Search code examples
rlogistic-regressionsplinegam

What are the differences between directly plotting the fit function and plotting the predicted values(they have same shape but different ranges)?


I am trying to learn gam() in R for a logistic regression using spline on a predictor. The two methods of plotting in my code gives the same shape but different ranges of response in the logit scale, seems like an intercept is missing in one. Both are supposed to be correct but, why the differences in range?

library(ISLR)
attach(Wage)
library(gam)

gam.lr = gam(I(wage >250) ~ s(age), family = binomial(link = "logit"), data = Wage)
agelims = range(age)
age.grid = seq(from = agelims[1], to = agelims[2])
pred=predict(gam.lr, newdata = list(age = age.grid), type = "link")
par(mfrow = c(2,1))
plot(gam.lr)
plot(age.grid, pred)

I expected that both of the methods would give the exact same plot. plot(gam.lr) plots the additive effects of each component and since here there's only one so it is supposed to give the predicted logit function. The predict method is also giving me estimates in the link scale. But the actual outputs are on different ranges. The minimum value of the first method is -4 while that of the second is less than -7.


Solution

  • The first plot is of the estimated smooth function s(age) only. Smooths are subject to identifiability constraints as in the basis expansion used to parametrise the smooth, there is a function or combination of functions that are entirely confounded with the intercept. As such, you can't fit the smooth and an intercept in the same model as you could subtract some value from the intercept and add it back to the smooth and you have the same fit but different coefficients. As you can add and subtract an infinity of values you have an infinite supply of models, which isn't helpful.
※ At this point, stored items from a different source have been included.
`src/rtl/if_priv_ctrl.sv`:
```
// if_priv_ctrl -- instruction-fetch privileged-op controller.
//
// Watches pre-decoded fetch groups for IBAR, CSR and TLB ops. When one is
// found it stalls and flushes the fetch path, waits for the op to reach EX,
// then waits for the side effect to settle. For IBAR this means both caches
// idle for IDLE_CYCLES consecutive cycles. For CSR/TLB it means the done
// strobe. Finally it issues a one-cycle redirect to the instruction after the op.
//
// Ports:
//   clk, rstn                      clock, async active-low reset
//   flush                          backend flush, overrides everything
//   dec_valid, dec_pc              fetch group valid / PC of slot 0
//   ibar_flag, csr_flag, tlb_flag  per-slot op flags (bit0 = slot0)
//   ex_ibar, ex_csr, ex_tlb        held op reached EX
//   icache_idle, dcache_idle       caches have nothing outstanding
//   csr_done, tlb_done             CSR write / TLB op finished
//   fetch_stall                    block IF1 FIFO (any non-IDLE state)
//   flush_fetch                    discard younger groups (WAIT_EX_* only)
//   set_pc, pc_target              redirect pulse and its target
//   state                          current FSM encoding
//   stall_cnt                      saturating count of non-IDLE cycles
module if_priv_ctrl #(
   parameter int IDLE_CYCLES = 2
) (
   input  logic        clk,
   input  logic        rstn,
   input  logic        flush,
   input  logic        dec_valid,
   input  logic [31:0] dec_pc,
   input  logic [1:0]  ibar_flag,
   input  logic [1:0]  csr_flag,
   input  logic [1:0]  tlb_flag,
   input  logic        ex_ibar,
   input  logic        ex_csr,
   input  logic        ex_tlb,
   input  logic        icache_idle,
   input  logic        dcache_idle,
   input  logic        csr_done,
   input  logic        tlb_done,
   output logic        fetch_stall,
   output logic        flush_fetch,
   output logic        set_pc,
   output logic [31:0] pc_target,
   output logic [2:0]  state,
   output logic [15:0] stall_cnt
);

   typedef enum logic [2:0] {
      IDLE            = 3'b000,
      WAIT_EX_IBAR    = 3'b001,
      WAIT_EX_CSR     = 3'b010,
      WAIT_CACHE_IDLE = 3'b011,
      WAIT_CSR_OK     = 3'b100,
      WAIT_TLB_OK     = 3'b101,
      REDIRECT        = 3'b110,
      WAIT_EX_TLB     = 3'b111
   } state_t;

   // The counter only has to reach IDLE_CYCLES-1. It leaves the state at
   // that value, so it never wraps.
   localparam int            CW        = (IDLE_CYCLES > 1) ? $clog2(IDLE_CYCLES) : 1;
   localparam logic [CW-1:0] IDLE_LAST = CW'(IDLE_CYCLES - 1);

   state_t        state_q, state_d;
   logic [CW-1:0] idle_cnt_q, idle_cnt_d;
   logic [31:0]   pc_target_q;
   logic [15:0]   stall_cnt_q;

   logic          both_idle;
   logic          detect;
   logic          win_bit0;

   assign both_idle = icache_idle && dcache_idle;

   // A detection only counts from IDLE, and only when no flush is present.
   // When a flush arrives together with a detection, the flush wins.
   assign detect = (state_q == IDLE) && dec_valid && !flush &&
                   ((|ibar_flag) || (|csr_flag) || (|tlb_flag));

   // Choose the slot of the winning op, checking ibar, then csr, then tlb.
   // Slot 0 redirects to +4 and slot 1 to +8.
   always_comb begin
      win_bit0 = tlb_flag[0];
      if (|ibar_flag)     win_bit0 = ibar_flag[0];
      else if (|csr_flag) win_bit0 = csr_flag[0];
   end

   // NOTE: every signal driven here gets a default first, so no path leaves it unassigned and no latch is inferred.
   always_comb begin
      state_d    = state_q;
      idle_cnt_d = '0;
      unique case (state_q)
         IDLE: begin
            if (dec_valid) begin
               if (|ibar_flag)     state_d = WAIT_EX_IBAR;
               else if (|csr_flag) state_d = WAIT_EX_CSR;
               else if (|tlb_flag) state_d = WAIT_EX_TLB;
            end
         end
         WAIT_EX_IBAR: if (ex_ibar) state_d = WAIT_CACHE_IDLE;
         WAIT_EX_CSR:  if (ex_csr)  state_d = WAIT_CSR_OK;
         WAIT_EX_TLB:  if (ex_tlb)  state_d = WAIT_TLB_OK;
         WAIT_CACHE_IDLE: begin
            if (both_idle) begin
               if (idle_cnt_q == IDLE_LAST) state_d = REDIRECT;
               else                         idle_cnt_d = idle_cnt_q + CW'(1);
            end
         end
         WAIT_CSR_OK: if (csr_done) state_d = REDIRECT;
         WAIT_TLB_OK: if (tlb_done) state_d = REDIRECT;
         REDIRECT:    state_d = IDLE;
         default:     state_d = IDLE;
      endcase
      if (flush) begin
         state_d    = IDLE;
         idle_cnt_d = '0;
      end
   end

   // NOTE: state registers use non-blocking assignments, so every flop samples the values from before the edge.
   always_ff @(posedge clk or negedge rstn) begin
      if (!rstn) begin
         state_q     <= IDLE;
         idle_cnt_q  <= '0;
         pc_target_q <= '0;
         stall_cnt_q <= '0;
      end else begin
         state_q    <= state_d;
         idle_cnt_q <= idle_cnt_d;
         if (detect)
            pc_target_q <= dec_pc + (win_bit0 ? 32'd4 : 32'd8);
         // Flush does not clear this counter. It keeps a running total.
         if (state_q != IDLE && stall_cnt_q != 16'hFFFF)
            stall_cnt_q <= stall_cnt_q + 16'd1;
      end
   end

   // Moore outputs, decoded only from the current state. A flush during
   // REDIRECT therefore still lets that cycle's set_pc through.
   always_comb begin
      fetch_stall = (state_q != IDLE);
      flush_fetch = (state_q == WAIT_EX_IBAR) || (state_q == WAIT_EX_CSR) ||
                    (state_q == WAIT_EX_TLB);
      set_pc      = (state_q == REDIRECT);
   end

   assign pc_target = pc_target_q;
   assign state     = state_q;
   assign stall_cnt = stall_cnt_q;

endmodule

```
`config.mk`:
```
export PLATFORM = sky130hd
export DESIGN_NAME = if_priv_ctrl
export DESIGN_NICKNAME = d
export VERILOG_FILES = /design/src/rtl/if_priv_ctrl.sv
export SDC_FILE = /design/constraint.sdc
export NUM_CORES = 1
export LEC_CHECK = 0
export ABC_AREA = 0
export CAP_MARGIN = 40
export CORE_UTILIZATION = 45
export CTS_BUF_LIST = sky130_fd_sc_hd__clkbuf_8 sky130_fd_sc_hd__clkbuf_16
export DETAILED_ROUTE_END_ITERATION = 8
export GPL_TIMING_DRIVEN = 0
export HOLD_SLACK_MARGIN = 0.08
export PLACE_DENSITY_LB_ADDON = 0.05
export SLEW_MARGIN = 10
export SYNTH_ARGS = -nofsm -noshare
export SYNTH_HDL_FRONTEND = slang
export SYNTH_SLANG_ARGS = --single-unit
```
`constraint.sdc`:
```
create_clock -name clk -period 2.35 [get_ports clk]
set_input_delay 0.3525 -clock clk [delete_from_list [all_inputs] [get_ports clk]]
set_output_delay 0.3525 -clock clk [all_outputs]
set_load 0.01 [all_outputs]
```
Yosys cells after proc, flatten, opt, wreduce, memory -nomap -nowiden
Cells that the tools add are included.
{"block": "totals", "input_bits": 49, "regBits": 52, "wordCells": 60, "out_inout_bits": 54}
{"block": "op_classes", "n_eq_ne": 17, "addsub": 3, "muxes": 20, "n_reduce_logical": 16}
{"operator": "$mux W3", "n": 12}
{"operator": "$add A32 B4 Y32", "n": 1}
{"operator": "$ne A3 B3 Y1 const B", "n": 8}
{"operator": "$pmux W3 S8", "n": 1}
{"operator": "$add A16 B1 Y16 const B", "n": 1}
{"operator": "$ne A16 B16 Y1 const B", "n": 1}
{"operator": "$eq A3 B3 Y1 const B", "n": 4}
{"operator": "$reduce_and A9 Y1", "n": 1}
{"operator": "$eq A3 B2 Y1 const B", "n": 2}
{"operator": "$mux W1", "n": 6}
{"operator": "$reduce_or A2 Y1", "n": 3}
{"operator": "$logic_and A1 B1 Y1", "n": 5}
{"operator": "$ne A5 B2 Y1 const B", "n": 1}
{"operator": "$logic_or A1 B1 Y1", "n": 4}
{"operator": "$mux W4", "n": 1}
{"operator": "$eq A3 B1 Y1 const B", "n": 1}
{"operator": "$logic_not A3 Y1", "n": 1}
{"operator": "$reduce_bool A3 Y1", "n": 1}
{"operator": "$add A1 B1 Y1 const B", "n": 1}
{"operator": "$logic_not A1 Y1", "n": 1}

Logic depth before layout (Yosys ltp)
{"block": "depth", "ltp_word": 7, "mapped_depth": 12, "ltp_nobuf": 11}

Worst setup path before layout
OpenSTA, ideal clock, no wires.
{"block": "synth_path", "path_type": "input-to-reg", "startpoint": "input csr_flag[1]", "endpoint": "register pc_target_q[20] (netlist: pc_target[20])", "t_arrival_ns": 2.143, "required_ns": 2.224, "n_path_buf": 0, "setup_ns": 0.126, "slack_ns": 0.081, "cell_stages": 11, "cell_sequence": "inv_1 a21oi_1 nor2_1 or2_2 ha_1 fa_1 nand4_1 and4bb_2 nand3_1 xor2_1 a21oi_1"}
{"block": "synth_between", "elab_chain_len": 5, "word_cells_on_any_way": 8, "cone_classes": "1 x add/sub; 3 x mux; 4 x reduce/logical"}
{"item": "start, declared", "line": "31", "rtl": "input logic [1:0] csr_flag,"}
{"item": "$reduce_or A2 Y1 *", "line": "78, 85"}
{"item": "$mux W1", "line": "85", "rtl": "else if (|csr_flag) win_bit0 = csr_flag[0];"}
{"item": "$mux W1", "line": "84", "rtl": "if (|ibar_flag) win_bit0 = ibar_flag[0];"}
{"item": "$mux W4", "line": "131", "rtl": "pc_target_q <= dec_pc + (win_bit0 ? 32'd4 : 32'd8);"}
{"item": "$add A32 B4 Y32", "line": "131"}
{"item": "end signal, assigned", "line": "131"}
{"item": "end, declared", "line": "66", "rtl": "logic [31:0] pc_target_q;"}
Every way passes the cells marked *; elsewhere a longest branch is shown, timed or not.
A chain may end at the register's enable or synchronous reset.

Worst setup path after layout
{"block": "layout_path", "startpoint": "input tlb_flag[0]", "endpoint": "register pc_target_q[25] (netlist: pc_target[25])"}
{"block": "layout_between", "elab_chain_len": 4, "word_cells_on_any_way": 7, "cone_classes": "1 x add/sub; 3 x mux; 3 x reduce/logical"}
{"item": "start, declared", "line": "32", "rtl": "input logic [1:0] tlb_flag,"}
{"item": "$mux W1", "line": "85"}
{"item": "$mux W1", "line": "84"}
{"item": "$mux W4", "line": "131"}
{"item": "$add A32 B4 Y32", "line": "131"}
Several ways; a longest one is shown, not always the timed one.

==> flow_metrics.py <==
metrics = {
    "outcome": {
        "status": "finished clean",
    },
    "worst_setup_path": {
        "cp_top_family": "simple AND/OR/NAND/NOR gates",
        "critPathBufInv": 3,
        "critPathKind": "primary input to flop",
        "path_common_cell": "a21oi_2",
        "cpMaxStageDelayCell": "or3_4",
        "timing.rr.start": "stall_cnt[0]$_DFFE_PN0P_",
        "end_kind": "flop",
        "cpPeakStageDelay_ns": 0.42,
        "arrival_ns": 2.48,
        "cp_max_fo": 4,
        "crit_chain": "clkdlybuf4s15_1, a21oi_2, nor2_1, or2_4, inv_4, ha_2, a21oi_2, or3_4, bufbuf_16, nor3_4, xnor2_1, a21oi_1",
        "cp-start-kind": "primary input",
        "setup.worst_path.start": "tlb_flag[0]",
        "required_ns": 2.55,
    },
    "power": {
        "p_leak_nw": 1.73,
        "powerDensity_nw_per_um2": 932,
        "power.total_mw": 4.01,
        "vdd_drop_max_mv": 0.624,
    },
    "floorplanning": {
        "start_util_pct": 47.7,
        "coreArea_um2": 6030,
        "row_count": 28,
        "io_pins": 103,
        "die_y_um": 81.9,
        "die-area_um2": 6710,
        "die_w_um": 81.9,
    },
    "yosys": {
        "syn_area_um2": 2870,
        "ys.flop_type": "dfrtp_1",
        "synthCells": 299,
        "syn_area_per_cell_um2": 9.61,
        "synth-edff-count": 0,
        "yosysUniqueCellTypes": 42,
        "synth-seq-cells": 52,
        "synth_seq_area_share_pct": 45.3,
        "yosysWarnings": 0,
        "async_flop_share_pct": 100,
        "syn_nets": 352,
    },
    "drt": {
        "drt_iter0_drc": 71,
        "vias": 2614,
        "viasPerCell": 5.29,
        "routedWlPerCell_um": 14.8,
        "drc": 0,
        "first_pass_iters": 4,
        "ant_nets": 0,
        "totalWireLength_mm": 7.32,
    },
    "sta": {
        "slew_violations": 0,
        "relSlewSlack_pct": 54.6,
        "fmax_mhz": 438,
        "setup_tns_ns": 0,
        "hold_violations": 0,
        "skew_ns": 0.00334,
        "tightest_slew_ns": 0.678,
        "min_period_ns": 2.28,
        "setup_viol": 0,
        "period_share_pct": 97.2,
    },
    "layout": {
        "most-common-layout-cells": "96 x clkdlybuf4s50_1, 52 x dfrtp_1, 43 x nor2_1, 31 x xnor2_1, 29 x a21oi_1",
        "diodes": 0,
        "drive_gt1_share_pct": 15.5,
        "fill_cells": 488,
        "post-route-util_pct": 71.4,
        "final_cells": 494,
        "nNetsFinal": 471,
        "area_growth_syn_to_layout_pct": 49.7,
        "final_common_cell": "clkdlybuf4s50_1",
        "fin_area_um2": 4300,
    },
    "clock_network": {
        "clk_pin_slew_worst_paths_ns": 0.10,
        "numClockSinks": 52,
        "htree_levels": 2,
        "clock_tree.buffer_depth": 2,
        "cts_tree": "done",
        "cts_buffers": 5,
        "clock_latency_ns": 0.31,
        "clock_tree.root_cell": "clkbuf_8",
    },
    "place": {
        "portBuffers": 102,
        "gp_congestion": 0.847,
        "placed_cell_area_um2": 4000,
        "dp_cells": 477,
        "dp_hpwl_mm": 5.21,
    },
    "grt": {
        "grtUsageTotal_pct": 22.8,
        "grt_pass1_vias": 2479,
        "grt_pass1_wl_mm": 11.5,
        "grt_max_degree": 28,
        "overflow": 0,
        "antenna_found_initial": 0,
    },
    "hold_path": {
        "worstHoldStart": "idle_cnt_q$_DFF_PN0_",
        "hold_path_class": "flop to flop",
    },
    "job": {
        "maxCapViolations": 0,
    },
}
## cells by family after synthesis
| family | after synthesis | synth area share [%] |
|---|---|---|
| flip-flops | 52 | 45.3 |
| AO/OA/AOI/OAI | 43 | 8.97 |
| AND/OR/NAND/NOR | 132 | 24.3 |
| multiplexers | 6 | 2.48 |
| XOR/XNOR | 43 | 13.1 |
| adder cells (fa/ha/maj) | 4 | 2.00 |
| buffers and inverters | 19 | 3.83 |
## worst paths after layout
kind | endpoint | slack [ns] | cells after the start
min in group asynchronous | idle_cnt_q$_DFF_PN0_ | 0.58 | 2
worst min register to register | idle_cnt_q$_DFF_PN0_ | 0.43 | 1
worst max register to register | stall_cnt[1]$_DFFE_PN0P_ | 0.28 | 5
max in group asynchronous | pc_target[31]$_DFFE_PN0P_ | 1.20 | 3
worst min-delay path | idle_cnt_q$_DFF_PN0_ | 0.43 | 1
worst max-delay path | pc_target[25]$_DFFE_PN0P_ | 0.07 | 12
## stage by stage
| step | setup WS (ns) | hold slack [ns] |
|---|---|---|
| after detailed placement | -0.635 | 0.404 |
| final | 0.0659 | 0.428 |
| after global placement | -0.709 | 0.411 |
| after global routing | -0.0287 | 0.461 |
| after CTS | 0.0899 | 0.429 |
| after floorplan | 0.0814 | 0.0569 |
## final cells by class
class / instances / area, µm² / area share (%)
clock buffers: 5 / 68.8 / 1.60
multi-input cells: 228 / 1570 / 36.6
well taps: 75 / 93.8 / 2.18
flip-flops and latches: 52 / 1300 / 30.3
plain buffers: 11 / 83.8 / 1.95
clock inverters: 3 / 26.3 / 0.611
inverters: 8 / 32.5 / 0.756
repair buffers: 112 / 1120 / 26.1
## state kept, by name, indices dropped and copies added, names as in the netlist
name,cells
stall_cnt,16
pc_target,32
state,3
idle_cnt_q,1
## repair_timing
item	CTS	global route
resized for setup	24	8
hold endpoints to repair	26	0
setup endpoints to repair	22	18
buffers inserted	5	2
hold buffers	1	0
pin swaps	8	8
cloned	1	0
## synthesized netlist by cell type (2+ instances only)
| cell type | n | share of area, % |
|---|---|---|
| and3_1 | 3 | 0.65 |
| nor4_2 | 3 | 1.3 |
| nand3_1 | 18 | 3.1 |
| nor2b_1 | 3 | 0.65 |
| nand2b_1 | 5 | 1.1 |
| dfrtp_1 | 52 | 45 |
| mux2_2 | 4 | 1.6 |
| nor3_2 | 2 | 0.70 |
| inv_1 | 7 | 0.91 |
| a21oi_2 | 3 | 0.91 |
| and4_1 | 4 | 1.2 |
| ha_1 | 3 | 1.3 |
| buf_2 | 7 | 1.2 |
| a21oi_1 | 31 | 5.4 |
| buf_6 | 4 | 1.6 |
| nor4_1 | 8 | 1.7 |
| xnor2_1 | 31 | 9.4 |
| nand2_1 | 18 | 2.4 |
| nand3_2 | 2 | 0.70 |
| xor2_1 | 12 | 3.7 |
| nor2_1 | 44 | 5.7 |
| nand4_1 | 8 | 1.7 |
| nor3_1 | 7 | 1.2 |
| o21ai_0 | 2 | 0.35 |
## power by group
part	internal [mW]	switching [mW]
sequential	1.24	0.225
combinational	1.10	0.906
clock	0.220	0.320
## metal layers
| metal | wire length (µm) | global-route usage [%] | vias up | share of wire [%] |
|---|---|---|---|---|
| li1 | - | - | 1278 | - |
| met1 | 3160 | 29.6 | 1244 | 43 |
| met2 | 3570 | 37.3 | 86 | 49 |
| met3 | 507 | 6.00 | 6 | 6.9 |
| met4 | 85 | 6.32 | 0 | 1.2 |
| met5 | 0 | 0 | - | 0 |
(Power assumes the default switching activity.)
    Hence identifiability constraints are applied to the basis expansions, and the one that is most useful is to ensure that the smooth sums to zero over the range of the covariate. This involves centering the smooth at 0, with the intercept then representing the overall mean of the response.

    So, the first plot is of the smooth, subject to this sum to zero constraint, so it straddles 0. The intercept in this model is:

    > coef(gam.lr)[1]
    (Intercept) 
        -4.7175 
    

    If you add this to values in this plot, you get the values in the second plot, which is the application of the full model to the data you supplied, intercept + f(age).

    This is all also happening on the link scale, the log odds scale, hence all the negative values.